##### SUPPLIED DATA #####

This design comes from an exercise in tuning for small area, a short achievable clock period and few clock cycles on the open sky130 flow, not from production work.
RTL that was checked went through simulation tests only; none was proved equivalent to the original.

nickel:
==> module Single_Reduction, before the edit <==
module Single_Reduction(sum,page_rank,out_deg,clk,reset,start,new_sum,done);
input [31:0] sum;
input [31:0] page_rank;
input [31:0] out_deg;
input clk;
input reset;
input start;
output reg [31:0] new_sum;
output reg [0:0] done;
localparam S_IDLE = 2'd0, S_ALIGN = 2'd1, S_ITER = 2'd2;
reg [1:0] state;
reg [31:0] rem;      
reg [31:0] dvs;      
reg [31:0] quo;      
reg [3:0] cnt;       
function [4:0] msb32;
	input [31:0] x;
	integer i;
	begin
		msb32 = 5'd0;
		for (i = 0; i < 32; i = i + 1)
			if (x[i]) msb32 = i;
	end
endfunction
wire [4:0] msb_r = msb32(rem);
wire [4:0] msb_d = msb32(dvs);
wire [4:0] shift = (msb_r > msb_d) ? (msb_r - msb_d) : 5'd0;
wire [31:0] dvs_aligned = dvs << {shift[4:1], 1'b0};
wire [33:0] b1 = {2'b00, dvs};
wire [33:0] b2 = {1'b0, dvs, 1'b0};
wire [34:0] d1 = {3'b000, rem} - {1'b0, b1};
wire [34:0] d2 = {3'b000, rem} - {1'b0, b2};
wire [34:0] ca = {3'b000, rem};
wire [34:0] cb = ~{1'b0, b1};
wire [34:0] cc = ~{1'b0, b2};
wire [34:0] cs_s = ca ^ cb ^ cc;
wire [34:0] cs_c = (ca & cb) | (ca & cc) | (cb & cc);
wire [35:0] d3w = {cs_s, 1'b1} + {cs_c[33:0], 1'b1, 1'b1};
wire [34:0] d3 = d3w[35:1];
wire ge1 = ~d1[34];
wire ge2 = ~d2[34];
wire ge3 = ~d3[34];
wire [1:0] digit = ge3 ? 2'd3 : ge2 ? 2'd2 : ge1 ? 2'd1 : 2'd0;
wire [31:0] rem_next = ge3 ? d3[31:0] : ge2 ? d2[31:0] : ge1 ? d1[31:0] : rem;
wire [31:0] quo_next = {quo[29:0], digit};
wire [29:0] hi = new_sum[31:2] + quo[29:0];
wire [2:0] low = {1'b0, new_sum[1:0]} + {1'b0, digit};
reg [29:0] ones;     
integer k;
always @(*)
begin
	ones[0] = 1'b1;
	for (k = 1; k < 30; k = k + 1)
		ones[k] = ones[k-1] & hi[k-1];
end
wire [31:0] sum_last = {hi ^ (ones & {30{low[2]}}), low[1:0]};
always @(posedge clk, negedge reset)
begin
	if (!reset)
	begin
		state <= S_IDLE;
		done <= 1'b0;
	end
	else
	begin
		done <= 1'b0;
		case (state)
		S_IDLE: if (start) state <= S_ALIGN;
		S_ALIGN: state <= S_ITER;
		S_ITER: if (cnt == 4'd0)
		begin
			state <= S_IDLE;
			done <= 1'b1;
		end
		default: state <= S_IDLE;
		endcase
	end
end
always @(posedge clk)
begin
	case (state)
	S_IDLE:
	begin
		rem <= page_rank;
		dvs <= out_deg;
		new_sum <= sum;
	end
	S_ALIGN:
	begin
		dvs <= dvs_aligned;
		quo <= 32'd0;
		cnt <= shift[4:1];
	end
	default:
	begin
		rem <= rem_next;
		dvs <= {2'b00, dvs[31:2]};
		quo <= quo_next;
		cnt <= cnt - 4'd1;
		if (cnt == 4'd0)
			new_sum <= sum_last;
	end
	endcase
end
endmodule
Settings: LEC_CHECK=0, CAP_MARGIN=20, CORE_MARGIN=2, CORE_UTILIZATION=40, SLEW_MARGIN=20; clock period 15.0 ns.
run.sh (not shown) runs the stock make flow with config.mk's settings and CLKGATE_MAP_FILE= SYNTH_SCRIPT=/design/flow/synth_recipe.tcl, a recipe that flattens the netlist after the stock synthesis.
nickel reached the end of the flow, and the finished layout is clean on the timing, design-rule and antenna checks.
From an optimization exercise on the open Yosys and OpenROAD flow, aimed at small area; shortcuts taken in it are not production practice.
Only simulation tests tie the RTL to the original design; equivalence was not proved.
The clock cells of this run come from the design's own scripts or RTL, not from TritonCTS.
The clock port is modelled as an ideal driver, which makes a skipped or thinned clock tree look cheaper than it is; a real chip needs a root buffer or a tree.
No activity file was given, so power comes from the tool's default toggle rates.

===== flow/flow/run.sh =====
#!/bin/bash
# The standard layout (standard.sh), with two changes:
# - ports are buffered with buf_1 instead of the default port buffer cell;
# - the clock tree is two clkbuf_16 buffers fed by the clock port (clock_buffers.tcl,
#   run as ORFS's PRE_CTS_TCL hook) instead of TritonCTS's H-tree;
# - before that, cells are downsized where slew and capacitance limits allow (downsize.tcl).
set -e
export BUFFER_PORTS_ARGS="-buffer_cell sky130_fd_sc_hd__buf_1"
export PRE_CTS_TCL="$(pwd)/flow/clock_buffers.tcl"
bash standard.sh > standard.log 2>&1

===== flow/flow/clock_buffers.tcl =====
# PRE_CTS_TCL hook: area recovery (downsize.tcl), then a flat clock distribution
# in place of TritonCTS's H-tree.
# The clock port drives two clkbuf_16 buffers; each drives half of the flip-flops
# (split by x position) and is placed at their centre (detailed placement, run
# after CTS in cts.tcl, legalizes it). Both buffers are alike and load-balanced, so
# every register's clock arrives at (nearly) the same time.
proc insert_clock_buffers { cell nbuf } {
  set block [ord::get_db_block]
  set master [[ord::get_db] findMaster $cell]
  set clknet [$block findNet clk]
  set sinks {}
  foreach it [$clknet getITerms] {
    set bb [[$it getInst] getBBox]
    lappend sinks [list [expr {([$bb xMin] + [$bb xMax]) / 2}] [expr {([$bb yMin] + [$bb yMax]) / 2}] $it]
  }
  set sinks [lsort -integer -index 0 $sinks]
  set n [llength $sinks]
  for {set g 0} {$g < $nbuf} {incr g} {
    set lo [expr {$g * $n / $nbuf}]
    set hi [expr {($g + 1) * $n / $nbuf - 1}]
    set grp [lrange $sinks $lo $hi]
    set inst [odb::dbInst_create $block $master clkbuf_leaf_$g]
    set net [odb::dbNet_create $block clknet_leaf_$g]
    $net setSigType CLOCK
    set xs 0; set ys 0
    foreach s $grp {
      set it [lindex $s 2]
      $it disconnect
      $it connect $net
      set xs [expr {$xs + [lindex $s 0]}]
      set ys [expr {$ys + [lindex $s 1]}]
    }
    [$inst findITerm A] connect $clknet
    [$inst findITerm X] connect $net
    set m [llength $grp]
    $inst setLocation [expr {$xs / $m}] [expr {$ys / $m}]
    $inst setPlacementStatus PLACED
    puts "clock buffer clkbuf_leaf_$g ($cell) drives $m clock pins"
  }
}

source [file join [file dirname [info script]] downsize.tcl]
downsize_all

insert_clock_buffers sky130_fd_sc_hd__clkbuf_16 2

# cts.tcl calls clock_tree_synthesis next; the tree is already built.
rename clock_tree_synthesis tritoncts_clock_tree_synthesis
proc clock_tree_synthesis { args } {
  puts "clock_tree_synthesis skipped: clock buffers inserted by clock_buffers.tcl"
  set_propagated_clock [all_clocks]
}

===== flow/flow/downsize.tcl =====
# Area recovery before CTS: swap each combinational cell to the smallest drive
# strength of its function, then undo the swap on the driver of every pin that has a
# max-slew or max-capacitance violation, until none is left. Port buffers, clock
# buffers and flip-flops are left as they are.
proc downsize_violators { } {
  set rpt [report_check_types -max_slew -max_capacitance -violators]
  set drivers {}
  foreach line [split $rpt "\n"] {
    if {[regexp {^(\S+/\S+)\s+[-0-9.]+\s+[-0-9.]+\s+[-0-9.]+\s+\(VIOLATED\)} $line -> p]} {
      set pin [get_pins -quiet $p]
      if {$pin eq ""} { continue }
      foreach net [get_nets -quiet -of_objects $pin] {
        foreach d [get_pins -quiet -of_objects $net -filter "direction==output"] {
          lappend drivers [get_full_name [get_cells -of_objects $d]]
        }
      }
    }
  }
  return [lsort -unique $drivers]
}
proc downsize_all { } {
  set swapped [dict create]
  foreach inst [get_cells *] {
    set name [get_full_name $inst]
    if {[string match clkbuf_leaf_* $name] || [string match input* $name] || [string match output* $name]} { continue }
    set lc [get_property $inst ref_name]
    if {![regexp {^(sky130_fd_sc_hd__[a-z0-9]+)_([0-9]+)$} $lc -> base drv]} { continue }
    if {[string match *df* $base] || [string match *clk* $base] || [string match *dly* $base]} { continue }
    foreach d {0 1} {
      if {$d >= $drv} { break }
      set cand ${base}_$d
      if {[llength [get_lib_cells -quiet */$cand]] == 0} { continue }
      replace_cell $inst $cand
      dict set swapped $name $lc
      break
    }
  }
  puts "downsize: swapped [dict size $swapped] cells"
  for {set iter 0} {$iter < 20} {incr iter} {
    estimate_parasitics -placement
    set undo 0
    foreach name [downsize_violators] {
      if {[dict exists $swapped $name]} {
        replace_cell [get_cells $name] [dict get $swapped $name]
        dict unset swapped $name
        incr undo
      }
    }
    puts "downsize: pass $iter restored $undo cells"
    if {$undo == 0} { break }
  }
  puts "downsize: kept [dict size $swapped] swaps"
}

===== flow/standard.sh =====
#!/bin/bash
# synth_recipe.tcl (not shown) runs the flow's synth.tcl, then flattens the netlist and writes it again
# the make line also repeats each setting of config.mk as NAME=value (left out here)
make -C /OpenROAD-flow-scripts/flow DESIGN_CONFIG=/design/flow/config.mk WORK_HOME=/design/flow/orfs CLKGATE_MAP_FILE= SYNTH_SCRIPT=/design/flow/synth_recipe.tcl "${@:-finish}"

===== flow/config.mk =====
export PLATFORM = sky130hd
export DESIGN_NAME = bombMatrixBitMap
export DESIGN_NICKNAME = bombMatrixBitMap
export VERILOG_FILES = /design/flow/design.v
export SDC_FILE = /design/flow/constraint.sdc
export NUM_CORES = 4
export LEC_CHECK = 0
export ABC_AREA = 1
export CAP_MARGIN = 20
export CORE_MARGIN = 2
export CORE_UTILIZATION = 60
export SLEW_MARGIN = 20

===== flow/constraint.sdc =====
create_clock -name core_clock -period 10.0 [get_ports {clk}]
set_input_delay 2.0000 -clock core_clock [delete_from_list [all_inputs] [get_ports {clk}]]
set_output_delay 2.0000 -clock core_clock [all_outputs]
set_load 0.01 [all_outputs]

#####

REQUIREMENT
Work through the records line by line and tally those holding "incr". Reply with the number alone.

OUTPUT
3